Régis Lavergne
- Full name: Régis Lavergne
- Country (sports): France
- Born: 28 January 1974 (age 51)
- Prize money: $104,618

Singles
- Career record: 0–2
- Highest ranking: No. 194 (11 May 1998)

Doubles
- Career record: 0–2
- Highest ranking: No. 167 (2 August 1999)

Grand Slam doubles results
- French Open: 1R (1998)
- Wimbledon: 1R (1997)

= Régis Lavergne =

French tennis player

Régis Lavergne (born 28 January 1974) is a former professional tennis player from France.

==Biography==
Lavergne twice featured in the main draw on the ATP Tour, as a qualifier at back to back tournaments, the 1997 Grand Prix de Tennis de Toulouse and the Swiss Indoors in Basel. In both events he was beaten in the first round by countryman Fabrice Santoro.

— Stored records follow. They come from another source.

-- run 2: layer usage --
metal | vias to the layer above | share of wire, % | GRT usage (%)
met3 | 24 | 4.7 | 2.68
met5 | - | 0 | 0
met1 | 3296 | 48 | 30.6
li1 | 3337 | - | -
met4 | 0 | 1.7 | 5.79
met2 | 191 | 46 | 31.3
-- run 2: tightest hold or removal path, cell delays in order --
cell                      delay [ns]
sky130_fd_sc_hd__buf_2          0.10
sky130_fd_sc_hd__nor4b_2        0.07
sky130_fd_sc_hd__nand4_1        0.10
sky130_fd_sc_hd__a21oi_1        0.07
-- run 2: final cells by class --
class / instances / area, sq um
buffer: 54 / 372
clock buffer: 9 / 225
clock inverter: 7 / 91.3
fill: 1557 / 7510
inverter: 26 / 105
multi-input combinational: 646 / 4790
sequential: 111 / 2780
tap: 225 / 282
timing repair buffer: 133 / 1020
File: src/include/afc_defines.svh
// Offsets, field positions, reset values and timing counts of the flow controller
`ifndef AFC_DEFINES_SVH
`define AFC_DEFINES_SVH

`define AFC_CONF_OFFSET 8'hac
`define AFC_CONF_RESET 32'h0000_0000
`define AFC_HIGH_MSB 23
`define AFC_HIGH_LSB 16
`define AFC_LOW_MSB 15
`define AFC_LOW_LSB 8
`define AFC_DUR_MSB 7
`define AFC_DUR_LSB 4
`define AFC_MULT_BIT 3
`define AFC_BRD_BIT 2
`define AFC_ADD_BIT 1
`define AFC_ANY_BIT 0
`define AFC_WR_MASK 32'h00ff_ffff
`define AFC_UNIT_SHIFT 6
`define AFC_CLK_NS 50
// Jam durations in ns; 10 Mb/s adds a fixed extra
`define AFC_DUR_EXTRA_NS 2200
`define AFC_DUR_NS(c) ((c) == 0 ? 5000 : (c) == 1 ? 10000 : \
    (c) == 2 ? 15000 : (c) == 3 ? 25000 : (c) * 50000 - 150000)
// Least time rounds up to whole cycles
`define AFC_NS_TO_CYC(ns) (((ns) + `AFC_CLK_NS - 1) / `AFC_CLK_NS)

`endif

File: src/include/afc_pkg.sv
// Types shared by the flow controller modules
package afc_pkg;
    typedef enum logic [1:0] {
        FC_IDLE,
        FC_PAUSED,
        FC_TRIGGERED
    } fc_state_t;
endpackage : afc_pkg

File: src/hdl/afc_level_cmp.sv
// Compares the receive FIFO fill against high and low thresholds
`timescale 1ns/1ps
`include "afc_defines.svh"

module afc_level_cmp #(
    parameter int CNT_W = 14
) (
    input wire logic [CNT_W-1:0] fill,
    input wire logic [7:0] hi_field,
    input wire logic [7:0] lo_field,
    output logic at_high,
    output logic below_low
);
    // Thresholds scaled to bytes; widened so 255*64 never wraps
    logic [CNT_W+8:0] hi_bytes;
    logic [CNT_W+8:0] lo_bytes;
    logic [CNT_W+8:0] fill_w;

    // --------------------------------------------------------------
    // Level compare
    // --------------------------------------------------------------
    always_comb begin
        hi_bytes = (CNT_W+9)'(hi_field) << `AFC_UNIT_SHIFT;
        lo_bytes = (CNT_W+9)'(lo_field) << `AFC_UNIT_SHIFT;
        fill_w = (CNT_W+9)'(fill);
        at_high = fill_w >= hi_bytes;
        below_low = fill_w < lo_bytes;
    end
endmodule : afc_level_cmp

File: src/hdl/afc_jam_timer.sv
// Counts out the backpressure jam time for a duration code and speed
`timescale 1ns/1ps
`include "afc_defines.svh"

module afc_jam_timer (
    input wire logic REF_CLK,
    input wire logic RSTN,
    input wire logic start,
    input wire logic [3:0] code,
    input wire logic speed_10,
    output logic busy
);
    // --------------------------------------------------------------
    // Cycle table, one entry per code
    // --------------------------------------------------------------
    logic [15:0] cyc_100 [16];
    logic [15:0] cyc_10 [16];
    genvar g;
    generate
        for (g = 0; g < 16; g++) begin : g_tab
            // Built from ns so the rate change stays in one place
            assign cyc_100[g] = 16'(`AFC_NS_TO_CYC(`AFC_DUR_NS(g)));
            assign cyc_10[g] = 16'(`AFC_NS_TO_CYC(`AFC_DUR_NS(g)
                + `AFC_DUR_EXTRA_NS));
        end
    endgenerate

    typedef struct packed {
        logic [15:0] cnt;
    } jt_state_t;
    jt_state_t st_ff; // Registered state
    jt_state_t nxt_st; // Next state

    // --------------------------------------------------------------
    // Next state
    // --------------------------------------------------------------
    always_comb begin
        nxt_st = st_ff;
        if (start) begin
            // Load duration; a retrigger restarts the period
            nxt_st.cnt = speed_10 ? cyc_10[code] : cyc_100[code];
        end else if (st_ff.cnt != 16'h0) begin
            nxt_st.cnt = st_ff.cnt - 16'h1;
        end
    end

    // --------------------------------------------------------------
    // State register
    // --------------------------------------------------------------
    always_ff @(posedge REF_CLK or negedge RSTN) begin
        if (!RSTN) begin
            st_ff <= '0;
        end else begin
            st_ff <= nxt_st;
        end
    end

    assign busy = st_ff.cnt != 16'h0;

    // Jam for code 0 at 100 Mb/s lasts exactly its 100-cycle table time
    property p_jam_len;
        @(posedge REF_CLK) disable iff (!RSTN)
        start && !speed_10 && code == 4'h0
        |=> busy [*8] ##92 busy ##1 !busy;
    endproperty
    a_jam_len: assert property (p_jam_len)
        else $error("jam length wrong for code 0");
endmodule : afc_jam_timer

He competed in the singles qualifying draws of all four grand slam tournaments and appeared as a lucky loser in the doubles at the 1997 Wimbledon Championships partnering Stephane Simian. His other grand slam appearance was as a wildcard pairing with veteran Guy Forget in the men's doubles at the 1998 French Open.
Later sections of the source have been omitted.